ISTs for close-ended schemes will only be allowed within three business days of the new fund offer. Earlier, such transfers could be done any time as long as the average maturity profile of the scheme was maintained.


Open-ended schemes will be allowed to do ISTs only if all other avenues — use of scheme cash and cash equivalent, market borrowing, and selling securities in the market — are exhausted. 

ISTs will be allowed to rebalance only on breach of regulatory limits or where duration, issuer, sector and group rebalancing are required in both the transferor and transferee schemes.

Trustees are now required to put in place a mechanism to negatively impact the performance incentives of fund managers involved in the process of ISTs in credit risk schemes, in case the security falls in default grade after ISTs within a year. Such a negative impact on performance shall mirror the existing mechanism for performance incentives of the asset management company.

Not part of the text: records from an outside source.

==> src/sbp_pkg.sv <==
// Constants, selector codes and access kinds for the six-pin I/O port.
// Assumes one clock domain; every user of this package imports it whole.
package sbp_pkg;

   // ----------------------------------------------------------------
   // Widths and pin positions
   // ----------------------------------------------------------------
   localparam int DATA_W = 8;
   localparam int PIN_W = 6;
   localparam int IDX_W = 3;
   localparam int INPUT_ONLY_IDX = 3;
   localparam int IOC_ENABLE_BIT = 3;
   localparam logic [5:0] INPUT_ONLY_MASK = 6'h08;
   localparam logic [5:0] OSC_PIN_MASK = 6'h30;
   localparam logic [5:0] SHARED_FEATURE_MASK = 6'h0B;
   localparam logic [1:0] UNIMPL_BITS = 2'h0;

   // ----------------------------------------------------------------
   // Register selectors
   // ----------------------------------------------------------------
   localparam logic SEL_PORT_PIN_DATA = 1'b0;
   localparam logic SEL_PORT_PIN_DIRECTION = 1'b1;

   // ----------------------------------------------------------------
   // Values after reset
   // ----------------------------------------------------------------
   localparam logic [5:0] DIR_RESET = 6'h3F;
   localparam logic [5:0] LATCH_RESET = 6'h00;
   localparam logic [5:0] PIN_RESET = 6'h00;
   localparam logic [7:0] RDATA_RESET = 8'h00;

   // ----------------------------------------------------------------
   // Access kinds, one instruction each
   // ----------------------------------------------------------------
   typedef enum logic [2:0] {
      OP_IDLE = 3'b000,
      OP_READ = 3'b001,
      OP_WRITE = 3'b010,
      OP_BIT_SET = 3'b011,
      OP_BIT_CLR = 3'b100
   } sbp_op_t;

endpackage : sbp_pkg

==> src/sbp_port.sv <==
// Six-pin general purpose I/O port with direction control and change detection.
// Assumes the CPU issues one access per clock on reg_op_in and that the pin
// pads resolve pin_out/pin_oe_out/pullup_on_out into wire levels.
//
// Contract
// - Data register eight bits, six pins.
// - Data bits seven and six read zero.
// - Pin three input only, others configurable.
// - Direction one floats, zero drives latch.
// - Pin three direction always reads one.
// - Reset sets all direction bits.
// - Port read returns pin levels.
// - Output latch holds until rewritten.
// - Alternate-function pins read zero.
// - Pull-up and change on pins 0,1,3 together.
// - Change detection needs interrupt control bit 3.
// - External oscillator takes pins four, five.
// - Read-modify-write uses pins, writes whole latch.
// - Write at cycle end, read sampled first.
// - Analog pins read zero, still drive.
// - Open-drain pins pull low or float.
// - Change compares inputs with last read.
// - Access ends mismatch; mismatch keeps flag set.
// - Pull-ups off on outputs and after reset.
`timescale 1ns/100ps
module sbp_port (
   input wire logic sys_clk_in,
   input wire logic reset_in,
   input wire sbp_pkg::sbp_op_t reg_op_in,
   input wire logic reg_sel_in,
   input wire logic [sbp_pkg::DATA_W-1:0] reg_wdata_in,
   input wire logic [sbp_pkg::IDX_W-1:0] reg_bit_in,
   output logic [sbp_pkg::DATA_W-1:0] reg_rdata_out,
   input wire logic [sbp_pkg::PIN_W-1:0] alt_func_mask_in,
   input wire logic ext_osc_mode_in,
   input wire logic [sbp_pkg::PIN_W-1:0] analog_mask_in,
   input wire logic [sbp_pkg::PIN_W-1:0] open_drain_mask_in,
   input wire logic pullup_enable_in,
   input wire logic [7:0] interrupt_control_reg_in,
   input wire logic change_flag_clear_in,
   output logic port_change_flag_out,
   input wire logic [sbp_pkg::PIN_W-1:0] port_pins_five_to_zero_in,
   output logic [sbp_pkg::PIN_W-1:0] port_pins_five_to_zero_out,
   output logic [sbp_pkg::PIN_W-1:0] port_pins_five_to_zero_oe_out,
   output logic [sbp_pkg::PIN_W-1:0] pullup_on_out
);
   import sbp_pkg::*;

   // ----------------------------------------------------------------
   // Functions
   // ----------------------------------------------------------------
   function automatic logic [5:0] bit_onehot(input logic [2:0] idx);
      logic [5:0] m;
      m = '0;
      if (idx < 3'd6) begin
         m[idx] = 1'b1;
      end
      return m;
   endfunction : bit_onehot

   function automatic logic [5:0] modify(input logic [5:0] base, input sbp_op_t op,
                                         input logic [5:0] wval, input logic [5:0] m);
      logic [5:0] r;
      r = base;
      case (op)
         OP_WRITE: begin
            r = wval;
         end
         OP_BIT_SET: begin
            r = base | m;
         end
         OP_BIT_CLR: begin
            r = base & ~m;
         end
         default: begin
            r = base;
         end
      endcase
      return r;
   endfunction : modify

   // ----------------------------------------------------------------
   // Pin sampling
   // ----------------------------------------------------------------
   // Pins are sampled two flops late, so a read right after a write may still
   // see the old level; software keeps an unrelated instruction between them.
   logic [5:0] pin_sync;

   sbp_sync #(
      .WIDTH(PIN_W)
   ) u_sync (
      .sys_clk_in(sys_clk_in),
      .reset_in(reset_in),
      .async_in(port_pins_five_to_zero_in),
      .sync_out(pin_sync)
   );

   // ----------------------------------------------------------------
   // State
   // ----------------------------------------------------------------
   logic [5:0] dir_r;
   logic [5:0] dir_nxt;
   logic [5:0] latch_r;
   logic [5:0] latch_nxt;
   logic [5:0] last_read_r;
   logic [5:0] last_read_nxt;
   logic [7:0] rdata_nxt;
   logic flag_nxt;
   logic [5:0] pin_out_nxt;
   logic [5:0] pin_oe_nxt;
   logic [5:0] pullup_nxt;

   // ----------------------------------------------------------------
   // Decode
   // ----------------------------------------------------------------
   wire is_access = (reg_op_in != OP_IDLE);
   wire is_write = is_access && (reg_op_in != OP_READ);
   wire sel_data = (reg_sel_in == SEL_PORT_PIN_DATA);
   wire port_access = is_access && sel_data;
   wire data_write = is_write && sel_data;
   wire dir_write = is_write && !sel_data;
   wire [5:0] osc_mask = ext_osc_mode_in ? OSC_PIN_MASK : 6'h00;
   wire [5:0] overridden = alt_func_mask_in | osc_mask;
   wire [5:0] read_blocked = overridden | analog_mask_in;
   wire [5:0] port_view = pin_sync & ~read_blocked;
   wire [5:0] dir_view = dir_r | INPUT_ONLY_MASK;
   wire [5:0] base_word = sel_data ? port_view : dir_view;
   wire [5:0] bit_mask = bit_onehot(reg_bit_in);
   // Bit operations start from pin levels, so input pins get their live level
   // copied into the latch; this is the price of a single port address.
   wire [5:0] new_word = modify(base_word, reg_op_in, reg_wdata_in[5:0], bit_mask);
   wire ioc_enable = interrupt_control_reg_in[IOC_ENABLE_BIT];
   wire [5:0] ioc_watch = SHARED_FEATURE_MASK & dir_view & {6{ioc_enable}};
   wire mismatch = |((pin_sync ^ last_read_r) & ioc_watch) && !port_access;
   wire [5:0] drive = ~dir_view & ~overridden;

   // ----------------------------------------------------------------
   // Next values
   // ----------------------------------------------------------------
   assign latch_nxt = data_write ? new_word : latch_r;
   assign dir_nxt = dir_write ? (new_word | INPUT_ONLY_MASK) : dir_r;
   assign last_read_nxt = port_access ? pin_sync : last_read_r;
   assign rdata_nxt = (reg_op_in == OP_READ) ? {UNIMPL_BITS, base_word} : reg_rdata_out;
   // Set wins over a software clear while the mismatch lasts.
   assign flag_nxt = mismatch | (port_change_flag_out & ~change_flag_clear_in);
   assign pin_out_nxt = latch_r & ~open_drain_mask_in;
   assign pin_oe_nxt = drive & ~(open_drain_mask_in & latch_r);
   assign pullup_nxt = SHARED_FEATURE_MASK & dir_view & ~overridden & {6{pullup_enable_in}};

   // ----------------------------------------------------------------
   // Registers
   // ----------------------------------------------------------------
   always_ff @(posedge sys_clk_in) begin
      if (reset_in) begin
         dir_r <= DIR_RESET;
         latch_r <= LATCH_RESET;
         last_read_r <= PIN_RESET;
         reg_rdata_out <= RDATA_RESET;
         port_change_flag_out <= 1'b0;
      end else begin
         dir_r <= dir_nxt;
         latch_r <= latch_nxt;
         last_read_r <= last_read_nxt;
         reg_rdata_out <= rdata_nxt;
         port_change_flag_out <= flag_nxt;
      end
   end

   always_ff @(posedge sys_clk_in) begin
      if (reset_in) begin
         port_pins_five_to_zero_out <= PIN_RESET;
         port_pins_five_to_zero_oe_out <= PIN_RESET;
         pullup_on_out <= PIN_RESET;
      end else begin
         port_pins_five_to_zero_out <= pin_out_nxt;
         port_pins_five_to_zero_oe_out <= pin_oe_nxt;
         pullup_on_out <= pullup_nxt;
      end
   end
endmodule : sbp_port

==> src/sbp_sync.sv <==
// Two-flop synchroniser for the port pin levels.
// Assumes the pins are asynchronous to sys_clk_in.
`timescale 1ns/100ps
module sbp_sync #(
   parameter int WIDTH = 6
) (
   input wire logic sys_clk_in,
   input wire logic reset_in,
   input wire logic [WIDTH-1:0] async_in,
   output logic [WIDTH-1:0] sync_out
);
   logic [WIDTH-1:0] meta_r;

   always_ff @(posedge sys_clk_in) begin
      if (reset_in) begin
         meta_r <= '0;
         sync_out <= '0;
      end else begin
         meta_r <= async_in;
         sync_out <= meta_r;
      end
   end
endmodule : sbp_sync

==> config.mk <==
export PLATFORM = sky130hd
export DESIGN_NAME = sbp_port
export DESIGN_NICKNAME = d
export VERILOG_FILES = /design/src/sbp_pkg.sv /design/src/sbp_port.sv /design/src/sbp_sync.sv
export SDC_FILE = /design/constraint.sdc
export NUM_CORES = 1
export LEC_CHECK = 0
export ABC_CLOCK_PERIOD_IN_PS = 1600
export BUFFER_PORTS_ARGS = -buffer_cell sky130_fd_sc_hd__buf_2
export CAP_MARGIN = 20
export CORE_MARGIN = 3
export CORE_UTILIZATION = 43
export CTS_CLUSTER_SIZE = 16
export DETAILED_ROUTE_END_ITERATION = 10
export GPL_ROUTABILITY_DRIVEN = 0
export GPL_TIMING_DRIVEN = 0
export PLACE_DENSITY = 0.75
export REMOVE_ABC_BUFFERS = 1
export SYNTH_ARGS = -nofsm -noshare
export SYNTH_HDL_FRONTEND = slang
export SYNTH_SLANG_ARGS = --single-unit
==> constraint.sdc <==
create_clock -name sys_clk_in -period 1.6 [get_ports sys_clk_in]
set_input_delay 0.32 -clock sys_clk_in [delete_from_list [all_inputs] [get_ports sys_clk_in]]
set_output_delay 0.32 -clock sys_clk_in [all_outputs]
set_load 0.005 [all_outputs]
==> results of run 1 <==
[cell usage in the layout, fill, tap and decap left out, types with 4 or more instances in the layout]
| cell | n |
|---|---|
| sky130_fd_sc_hd__buf_2 | 63 |
| sky130_fd_sc_hd__dfxtp_1 | 47 |
| sky130_fd_sc_hd__nor2_1 | 23 |
| sky130_fd_sc_hd__a21oi_1 | 14 |
| sky130_fd_sc_hd__nor2b_1 | 13 |
| sky130_fd_sc_hd__nor3b_1 | 8 |
| sky130_fd_sc_hd__o21ai_0 | 7 |
| sky130_fd_sc_hd__clkbuf_8 | 7 |
| sky130_fd_sc_hd__nand2_1 | 6 |
| sky130_fd_sc_hd__nand2b_1 | 6 |
| sky130_fd_sc_hd__conb_1 | 6 |
| sky130_fd_sc_hd__mux2i_1 | 5 |
| sky130_fd_sc_hd__inv_1 | 4 |
[timing repair]
| action | in CTS | in global routing |
|---|---|---|
| endpoints found under the setup margin | 0 | 1 |
| gates resized for setup | 0 | 1 |
| hold buffers | 0 | 0 |
[stage by stage]
step	util, %	worst slack [ns]
after detailed placement	51.52	-0.1567
after global placement	51.52	-0.1181
after CTS	53.77	0.06748
after floorplan	-	0.1190
after global routing	53.86	0.01027
final	53.86	0.1022
[logic make-up after synthesis]
logic type             after synthesis
multiplexers                         5
flip-flops                          47
other                                1
AO/OA/AOI/OAI                       55
AND/OR/NAND/NOR                     80
XOR/XNOR                             3
buffers and inverters               23
[power groups by stage]
| stage | clock network (uW) | logic, uW | registers (uW) |
|---|---|---|---|
| 2_1_floorplan | 0 | 150 | 1280 |
| 3_3_place_gp | 0 | 287 | 1280 |
| 3_5_place_dp | 0 | 291 | 1280 |
| 4_1_cts | 783 | 292 | 1250 |
| 5_1_grt | 827 | 328 | 1260 |
| 6_report | 764 | 293 | 1250 |
[worst paths after layout]
kind / slack [ns] / to / from / depth (start not counted)
worst max-delay path: 0.10 / latch_r[1]$_SDFFE_PP0P_ / u_sync.sync_out[1]$_SDFF_PP0_ / 4
worst min-delay path: 0.17 / port_pins_five_to_zero_out[3]$_SDFF_PP0_ / open_drain_mask_in[3] / 2
worst max register to register: 0.10 / latch_r[1]$_SDFFE_PP0P_ / u_sync.sync_out[1]$_SDFF_PP0_ / 4
worst min register to register: 0.44 / u_sync.sync_out[2]$_SDFF_PP0_ / u_sync.meta_r[2]$_SDFF_PP0_ / 1
[synth_stat cells (all sizes together) (2+ instances only)]
cell and n:
a2111oi 3, a211oi 3, a21oi 14, a221o 2
a311oi 3, a32oi 2, and2 2, buf 14
clkbuf 5, dfxtp 47, inv 4, mux2i 5
nand2 6, nand2b 6, nand3b 3, nor2 23
nor2b 13, nor3 3, nor3b 8, nor4b 3
o21a 2, o21ai 10, o221ai 3, o22ai 2
or3 4, or3b 2, or4b 3, xor2 3
[layer usage]
layer | routed length (um) | vias up | global-route usage, % | share of wire, %
met5 | 0 | - | 0 | 0
met4 | 29 | 0 | 2.964 | 0.67
met3 | 300 | 4 | 3.784 | 7.0
met2 | 1937 | 65 | 23.23 | 45
met1 | 2044 | 752 | 21.03 | 47
li1 | - | 872 | - | -
[state kept, by name, indices dropped and copies added (netlist names)]
name / count
last_read_r: 3
latch_r: 6
pullup_on_out: 3
port_pins_five_to_zero_out: 6
u_sync.sync_out: 6
port_pins_five_to_zero_oe_out: 5
dir_r: 5
reg_rdata_out: 6
port_change_flag_out: 1
u_sync.meta_r: 6
[worst register-to-register path, delay by kind of cell, from the launching register on]
kind | cells | cell delay, ns
AOI/OAI and AO/OA | 3 | 0.98
DFF | 1 | 0.37
buffers and inverters | 1 | 0.06
[area by class of cell]
class                      count  share of cell area, %
timing repair buffer          63                  13.17
tap                           52                  2.718
sequential                    47                  39.31
inverter                       4                 0.6273
multi-input combinational    149                  39.99
clock buffer                   8                  4.182
==> impl_results.md, run 1 <==
- Maximum number of pins on one net before global-route repair: 47
- Post-synthesis share of cell area spent on and, or, nand and nor gates: 23.12%
- Clk slew on worst S/H paths: 0.08 ns
- Wire per inst: 13.35 um
- Initial drt markers: 135
- Num ports: 79
- DIE AREA: 5526 um2
- Post-route fraction of the period consumed by the critical path: 93.61%
- Power density relative to cell area: 965.3 nW/um2
- Antenna fix cells: 0
- Area share of the largest cell type after synthesis: 46.85%
- Height of the die: 74.34 um
- Combinational family with the most area after synthesis: simple AND/OR/NAND/NOR gates
- Status: complete, no violations
- Total number of H-tree levels: 2
- Clock tree from TritonCTS: done
- Width of the die: 74.34 um
- Share of synthesized area spent on multiplexers: 2.492%
- Endpoint kind of the worst setup timing path: register
- Time the worst path needs with I/O delays and setup: 1.498 ns
- Critical path type: register to register
- Number of cells in the design after placement: 315
- Layout Nets: 322
- Maximum VDD drop: 0.4758 mV
- Share of synthesized flip-flops with an asynchronous set or reset: 0%
- Top post-synthesis cells by area: sky130_fd_sc_hd__dfxtp_1, sky130_fd_sc_hd__nor2_1, sky130_fd_sc_hd__nor2b_1
- Final sum of negative setup slack: 0 ns
- Fraction of final layout cells with drive strength greater than 1: 28.41%
- Area growth, synth to finish: 19.19%
- Max Fanout on Critical Path: 5
- Final non-filler cell total: 323
- Total global routing overflow: 0
- Total chip power: 2310 uW
- Fraction of the mapped netlist area in adder cells: 0%
- Per-instance average area after synthesis: 9.384 um2
- Library cells used by synthesis: 49
- Overall fraction of global-route tracks in use: 14.89%
- Fin. max-slew vios: 0
- Longest individual stage delay on the worst path: 0.52 ns
- Relative slew slack: 48.89%
- Post-CTS Setup Inserts: 0
- Synth warnings: 0
- Initial cell density of the core: 45.19%
- Fraction of power consumed by the clock network: 33.1%
- Via count normalized by instance count: 5.241
- Slew at the pin with the worst max-slew slack: 0.7666 ns
- Final instance area: 2394 um2
- Seq. cell area: 940.9 um2
- Placement Cell Area: 2290 um2
- Number of buffers inserted by port buffering: 63
- Clock Path Buffers: 2
- Switching power of the nets: 556.2 uW
- Cells after Synth: 214
- Data arrival, critical path: 1.70 ns
- Final count of negative-setup-slack endpoints: 0
- Maximum Capacitance Violations: 0
- Count of buffering cells on the critical path with inverters included: 1
- Compound-Gate Fraction of Synth Area: 19.44%
- Hold Path Class: input pin to register
- Worst skew pair latency: 0.29 ns
- Clock Sinks: 47
- Number of placement rows: 24
- Cell taking the most area after synthesis: sky130_fd_sc_hd__dfxtp_1
- Worst hold slack: 0.1741 ns
- Synth Cell Area: 2008 um2
- Launching element type of the critical path: register
- Top FF cell, synth: sky130_fd_sc_hd__dfxtp_1
- Overall via count from detail_route: 1693
- Share of total power consumed by net switching: 24.07%
- Static leakage: 0.001022 uW
- Post-synthesis xor/xnor area fraction: 1.308%
- Global-route wire length before repair: 6458 um
- Worst path required time: 1.80 ns
- Combinational Power Share: 12.7%
- Area of the core: 4444 um2
- Cells traversed along the worst timing path: inv_1 -> o41ai_2 -> o221ai_1 -> a311oi_1
- Total area of multi-input combinational cells: 957.2 um2
- Kind of cell with the highest combined delay on the critical path: compound AO/OA/AOI/OAI gates
- Final routed DRC violation total: 0
- Sequential cell fraction of total power: 54.2%
- Crit path max-delay cell type: sky130_fd_sc_hd__o41ai_2
- RSZ-0062 raised after global routing: false
- Vias in the first global route: 1432
- Cell-internal power: 1754 uW
- Hold Vio Cnt, Final: 0
- Post-synthesis sequential element count: 47
- Overall routed net length: 4311 um
- Total clock buffers created by CTS: 5
- Number of antenna violations at the first check in global routing: 0
- Number of flops mapped to enable cells by yosys: 0
- Root buffer cell: sky130_fd_sc_hd__clkbuf_8
- Number of antenna-violating nets in the routed design: 0
- Filler instances: 398
- Sum of net half-perimeters after detailed placement: 3061 um
- Portion of the post-synthesis area used by sequential elements: 46.85%
- Maximum achievable frequency: 667.6 MHz
- Clock skew: 0.003386 ns
- Count of TritonRoute iterations in the first routing pass: 4
Power figures use the tool's default switching activity.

ISTs of a security will not be allowed if there is negative news or alert in the mainstream media about the security. Fund managers have to provide detailed justification to trustees for buying securities that get downgraded withing four months of the IST. “The regulator’s intent is to protect investors and to ensure that funds do not resort to such transfers to hide bad papers. But in doing so, it has completely taken away the flexibility for effecting such transfers, which will now be restricted to high-grade and liquid papers alone,” said a senior fund official.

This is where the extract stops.